• Task to complete: In the listing below, which lines contain the string "expr"? Copy them all.

*-*-*

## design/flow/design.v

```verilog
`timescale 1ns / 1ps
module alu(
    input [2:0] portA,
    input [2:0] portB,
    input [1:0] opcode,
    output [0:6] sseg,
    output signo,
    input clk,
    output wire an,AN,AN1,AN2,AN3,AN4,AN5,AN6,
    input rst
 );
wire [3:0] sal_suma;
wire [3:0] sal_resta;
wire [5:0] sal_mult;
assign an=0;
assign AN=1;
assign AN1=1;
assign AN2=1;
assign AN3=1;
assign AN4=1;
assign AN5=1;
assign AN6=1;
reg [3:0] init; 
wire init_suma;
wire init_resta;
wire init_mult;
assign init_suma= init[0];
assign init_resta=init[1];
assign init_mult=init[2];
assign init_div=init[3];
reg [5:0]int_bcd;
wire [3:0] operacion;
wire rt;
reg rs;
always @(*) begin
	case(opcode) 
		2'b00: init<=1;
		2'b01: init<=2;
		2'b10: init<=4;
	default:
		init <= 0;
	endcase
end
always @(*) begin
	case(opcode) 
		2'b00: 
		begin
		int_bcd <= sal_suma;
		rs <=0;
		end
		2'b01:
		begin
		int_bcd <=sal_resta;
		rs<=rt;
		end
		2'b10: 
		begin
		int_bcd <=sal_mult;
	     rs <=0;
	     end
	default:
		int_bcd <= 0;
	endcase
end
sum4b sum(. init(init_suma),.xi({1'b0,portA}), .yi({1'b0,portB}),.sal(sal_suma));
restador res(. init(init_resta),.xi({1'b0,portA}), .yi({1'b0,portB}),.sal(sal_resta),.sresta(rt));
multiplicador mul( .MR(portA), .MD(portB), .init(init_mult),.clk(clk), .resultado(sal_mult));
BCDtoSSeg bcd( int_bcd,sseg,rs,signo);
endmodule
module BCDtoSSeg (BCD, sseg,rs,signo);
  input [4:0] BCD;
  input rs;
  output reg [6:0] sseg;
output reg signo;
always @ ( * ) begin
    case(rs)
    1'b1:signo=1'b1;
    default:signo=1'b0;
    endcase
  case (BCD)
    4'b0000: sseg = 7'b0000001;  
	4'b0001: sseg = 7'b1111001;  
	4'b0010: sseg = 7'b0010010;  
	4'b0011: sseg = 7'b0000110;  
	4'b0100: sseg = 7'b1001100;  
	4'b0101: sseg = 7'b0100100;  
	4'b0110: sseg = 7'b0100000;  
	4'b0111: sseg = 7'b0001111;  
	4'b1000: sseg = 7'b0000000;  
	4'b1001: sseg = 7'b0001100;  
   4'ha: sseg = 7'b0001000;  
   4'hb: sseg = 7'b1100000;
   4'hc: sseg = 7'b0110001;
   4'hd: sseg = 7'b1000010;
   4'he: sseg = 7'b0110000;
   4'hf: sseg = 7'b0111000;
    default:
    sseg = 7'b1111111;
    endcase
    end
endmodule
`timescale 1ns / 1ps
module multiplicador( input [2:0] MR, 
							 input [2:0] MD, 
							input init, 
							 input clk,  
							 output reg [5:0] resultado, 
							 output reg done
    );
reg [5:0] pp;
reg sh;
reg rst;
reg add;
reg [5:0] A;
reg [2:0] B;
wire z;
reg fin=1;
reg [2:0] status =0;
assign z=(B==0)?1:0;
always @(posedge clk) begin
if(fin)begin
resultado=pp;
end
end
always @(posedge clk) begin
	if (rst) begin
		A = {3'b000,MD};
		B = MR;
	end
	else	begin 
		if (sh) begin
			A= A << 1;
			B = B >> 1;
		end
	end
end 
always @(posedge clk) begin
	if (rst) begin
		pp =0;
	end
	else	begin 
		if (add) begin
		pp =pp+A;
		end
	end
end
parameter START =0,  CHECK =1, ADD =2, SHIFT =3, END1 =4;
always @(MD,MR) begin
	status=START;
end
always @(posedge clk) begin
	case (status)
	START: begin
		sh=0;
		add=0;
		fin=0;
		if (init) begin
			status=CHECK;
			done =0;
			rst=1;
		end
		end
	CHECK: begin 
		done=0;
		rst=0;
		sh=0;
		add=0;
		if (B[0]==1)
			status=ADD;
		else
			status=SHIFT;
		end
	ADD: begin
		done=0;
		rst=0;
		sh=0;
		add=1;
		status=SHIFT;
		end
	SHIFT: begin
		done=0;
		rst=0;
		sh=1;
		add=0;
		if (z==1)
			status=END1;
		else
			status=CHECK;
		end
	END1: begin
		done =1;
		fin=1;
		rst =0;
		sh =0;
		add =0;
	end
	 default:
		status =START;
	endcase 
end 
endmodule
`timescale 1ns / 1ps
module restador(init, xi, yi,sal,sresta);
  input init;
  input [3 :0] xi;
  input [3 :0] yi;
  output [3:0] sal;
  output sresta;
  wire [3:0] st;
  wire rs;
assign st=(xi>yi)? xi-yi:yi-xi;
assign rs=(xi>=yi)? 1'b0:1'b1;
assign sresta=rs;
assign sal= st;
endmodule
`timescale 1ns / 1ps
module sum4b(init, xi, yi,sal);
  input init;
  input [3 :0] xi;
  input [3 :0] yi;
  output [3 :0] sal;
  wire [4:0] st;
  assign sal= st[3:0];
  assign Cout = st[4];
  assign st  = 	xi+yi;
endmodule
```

*-*-*

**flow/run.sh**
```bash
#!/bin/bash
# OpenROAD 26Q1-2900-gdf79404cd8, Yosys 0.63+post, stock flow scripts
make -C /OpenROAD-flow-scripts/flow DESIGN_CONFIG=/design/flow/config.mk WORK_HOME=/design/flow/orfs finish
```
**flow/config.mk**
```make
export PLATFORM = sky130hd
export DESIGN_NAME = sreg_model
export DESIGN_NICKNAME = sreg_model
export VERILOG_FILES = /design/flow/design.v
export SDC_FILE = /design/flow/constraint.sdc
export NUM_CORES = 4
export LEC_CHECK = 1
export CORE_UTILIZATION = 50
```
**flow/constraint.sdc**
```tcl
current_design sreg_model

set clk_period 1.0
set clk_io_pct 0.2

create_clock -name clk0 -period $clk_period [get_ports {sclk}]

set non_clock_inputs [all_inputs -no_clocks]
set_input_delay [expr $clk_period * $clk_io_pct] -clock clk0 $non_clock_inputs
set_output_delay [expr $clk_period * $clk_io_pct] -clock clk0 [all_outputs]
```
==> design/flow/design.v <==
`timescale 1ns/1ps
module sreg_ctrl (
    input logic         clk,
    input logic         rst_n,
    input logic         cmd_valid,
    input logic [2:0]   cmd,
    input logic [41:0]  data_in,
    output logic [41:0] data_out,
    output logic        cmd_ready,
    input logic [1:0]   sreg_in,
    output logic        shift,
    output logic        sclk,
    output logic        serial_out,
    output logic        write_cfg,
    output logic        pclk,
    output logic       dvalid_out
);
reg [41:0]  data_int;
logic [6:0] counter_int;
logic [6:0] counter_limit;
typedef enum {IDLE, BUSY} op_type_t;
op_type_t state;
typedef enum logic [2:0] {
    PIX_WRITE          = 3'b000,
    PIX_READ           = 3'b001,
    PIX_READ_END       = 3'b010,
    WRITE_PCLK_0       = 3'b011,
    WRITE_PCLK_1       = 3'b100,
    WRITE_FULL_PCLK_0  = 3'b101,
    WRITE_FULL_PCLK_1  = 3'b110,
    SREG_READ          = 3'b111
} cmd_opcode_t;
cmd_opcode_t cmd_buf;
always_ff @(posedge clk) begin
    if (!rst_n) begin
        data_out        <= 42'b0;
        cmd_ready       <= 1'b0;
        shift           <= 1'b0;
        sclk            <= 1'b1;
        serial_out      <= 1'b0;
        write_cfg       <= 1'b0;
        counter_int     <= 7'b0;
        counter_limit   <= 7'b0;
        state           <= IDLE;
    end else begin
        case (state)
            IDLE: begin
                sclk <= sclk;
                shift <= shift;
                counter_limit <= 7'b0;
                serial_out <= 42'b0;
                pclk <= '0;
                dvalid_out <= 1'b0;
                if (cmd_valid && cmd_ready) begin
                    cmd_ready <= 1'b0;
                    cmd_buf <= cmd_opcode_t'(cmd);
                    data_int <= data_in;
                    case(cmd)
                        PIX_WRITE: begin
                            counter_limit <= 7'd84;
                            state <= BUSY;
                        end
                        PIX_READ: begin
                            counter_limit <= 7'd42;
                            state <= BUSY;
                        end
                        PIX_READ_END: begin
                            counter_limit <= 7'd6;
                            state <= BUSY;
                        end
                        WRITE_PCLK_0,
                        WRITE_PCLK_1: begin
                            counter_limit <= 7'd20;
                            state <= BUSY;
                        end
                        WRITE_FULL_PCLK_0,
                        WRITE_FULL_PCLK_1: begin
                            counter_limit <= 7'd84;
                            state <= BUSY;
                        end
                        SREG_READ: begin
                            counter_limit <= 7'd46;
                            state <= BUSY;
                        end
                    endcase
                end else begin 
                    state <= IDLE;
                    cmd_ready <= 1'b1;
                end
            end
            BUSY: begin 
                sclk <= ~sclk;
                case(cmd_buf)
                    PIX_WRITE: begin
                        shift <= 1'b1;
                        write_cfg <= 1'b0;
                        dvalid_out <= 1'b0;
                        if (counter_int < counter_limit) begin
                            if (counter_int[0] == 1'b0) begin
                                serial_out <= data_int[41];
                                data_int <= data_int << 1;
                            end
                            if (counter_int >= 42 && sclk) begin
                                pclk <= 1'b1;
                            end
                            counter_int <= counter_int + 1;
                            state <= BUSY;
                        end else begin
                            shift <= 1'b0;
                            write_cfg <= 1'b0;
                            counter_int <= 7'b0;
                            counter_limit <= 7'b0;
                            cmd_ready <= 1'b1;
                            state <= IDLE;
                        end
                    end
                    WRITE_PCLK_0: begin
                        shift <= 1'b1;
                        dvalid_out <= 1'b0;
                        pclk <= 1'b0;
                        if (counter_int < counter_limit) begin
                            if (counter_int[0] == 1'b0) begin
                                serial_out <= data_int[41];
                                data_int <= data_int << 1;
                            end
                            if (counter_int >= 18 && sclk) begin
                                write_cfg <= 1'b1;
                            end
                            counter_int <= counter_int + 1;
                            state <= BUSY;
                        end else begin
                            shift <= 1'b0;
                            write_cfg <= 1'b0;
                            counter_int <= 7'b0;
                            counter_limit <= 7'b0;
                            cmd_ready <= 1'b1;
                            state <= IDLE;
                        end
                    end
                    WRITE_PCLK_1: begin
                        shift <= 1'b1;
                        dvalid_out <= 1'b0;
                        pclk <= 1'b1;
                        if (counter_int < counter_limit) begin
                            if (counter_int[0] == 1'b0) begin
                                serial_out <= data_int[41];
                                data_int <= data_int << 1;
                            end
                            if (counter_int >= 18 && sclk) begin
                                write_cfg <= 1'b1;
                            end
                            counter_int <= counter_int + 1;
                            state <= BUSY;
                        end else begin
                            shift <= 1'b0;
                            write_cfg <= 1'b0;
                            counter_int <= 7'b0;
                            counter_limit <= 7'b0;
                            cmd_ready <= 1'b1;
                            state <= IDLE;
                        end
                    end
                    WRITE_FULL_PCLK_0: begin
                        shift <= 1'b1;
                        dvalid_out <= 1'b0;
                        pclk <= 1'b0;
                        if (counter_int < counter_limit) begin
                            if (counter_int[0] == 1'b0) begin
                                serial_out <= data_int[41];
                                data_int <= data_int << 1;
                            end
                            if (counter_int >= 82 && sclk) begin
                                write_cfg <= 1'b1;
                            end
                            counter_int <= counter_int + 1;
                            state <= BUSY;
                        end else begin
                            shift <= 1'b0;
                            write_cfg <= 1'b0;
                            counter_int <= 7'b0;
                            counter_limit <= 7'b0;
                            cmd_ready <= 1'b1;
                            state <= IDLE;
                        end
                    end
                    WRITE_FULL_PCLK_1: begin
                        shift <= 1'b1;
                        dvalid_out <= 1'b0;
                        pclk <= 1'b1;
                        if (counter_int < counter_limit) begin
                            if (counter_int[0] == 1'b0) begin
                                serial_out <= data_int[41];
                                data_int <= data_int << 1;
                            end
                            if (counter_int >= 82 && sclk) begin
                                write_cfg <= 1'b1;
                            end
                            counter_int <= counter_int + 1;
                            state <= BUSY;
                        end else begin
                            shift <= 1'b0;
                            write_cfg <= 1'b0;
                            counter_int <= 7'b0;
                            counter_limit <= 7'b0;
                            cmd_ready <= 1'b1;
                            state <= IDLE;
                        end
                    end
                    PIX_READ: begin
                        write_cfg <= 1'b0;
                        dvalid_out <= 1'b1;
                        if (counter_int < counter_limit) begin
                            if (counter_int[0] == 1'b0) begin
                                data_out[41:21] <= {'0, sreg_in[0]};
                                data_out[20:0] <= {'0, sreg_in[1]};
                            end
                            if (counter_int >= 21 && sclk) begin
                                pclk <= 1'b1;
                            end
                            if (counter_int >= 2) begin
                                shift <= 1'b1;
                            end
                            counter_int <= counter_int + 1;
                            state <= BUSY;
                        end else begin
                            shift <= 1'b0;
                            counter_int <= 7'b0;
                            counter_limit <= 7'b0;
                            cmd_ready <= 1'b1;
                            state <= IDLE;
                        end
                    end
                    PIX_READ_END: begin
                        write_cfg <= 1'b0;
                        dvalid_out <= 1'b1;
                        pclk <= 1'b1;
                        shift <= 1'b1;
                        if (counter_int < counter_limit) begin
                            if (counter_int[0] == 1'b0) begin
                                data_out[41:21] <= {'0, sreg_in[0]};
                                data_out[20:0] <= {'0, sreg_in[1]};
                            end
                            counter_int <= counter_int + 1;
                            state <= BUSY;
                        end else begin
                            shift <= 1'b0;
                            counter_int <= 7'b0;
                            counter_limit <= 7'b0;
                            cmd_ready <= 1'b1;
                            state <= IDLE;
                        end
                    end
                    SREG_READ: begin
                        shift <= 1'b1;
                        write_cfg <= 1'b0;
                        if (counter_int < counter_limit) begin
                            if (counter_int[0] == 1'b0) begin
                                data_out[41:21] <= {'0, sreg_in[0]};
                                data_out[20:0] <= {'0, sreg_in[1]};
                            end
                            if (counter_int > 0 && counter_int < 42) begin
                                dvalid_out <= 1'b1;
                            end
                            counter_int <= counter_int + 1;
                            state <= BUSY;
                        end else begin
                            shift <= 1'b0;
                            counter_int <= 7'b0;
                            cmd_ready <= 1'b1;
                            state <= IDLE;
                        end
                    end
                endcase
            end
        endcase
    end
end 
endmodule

*-*-*

• Task solution:
set_input_delay [expr $clk_period * $clk_io_pct] -clock clk0 $non_clock_inputs
set_output_delay [expr $clk_period * $clk_io_pct] -clock clk0 [all_outputs]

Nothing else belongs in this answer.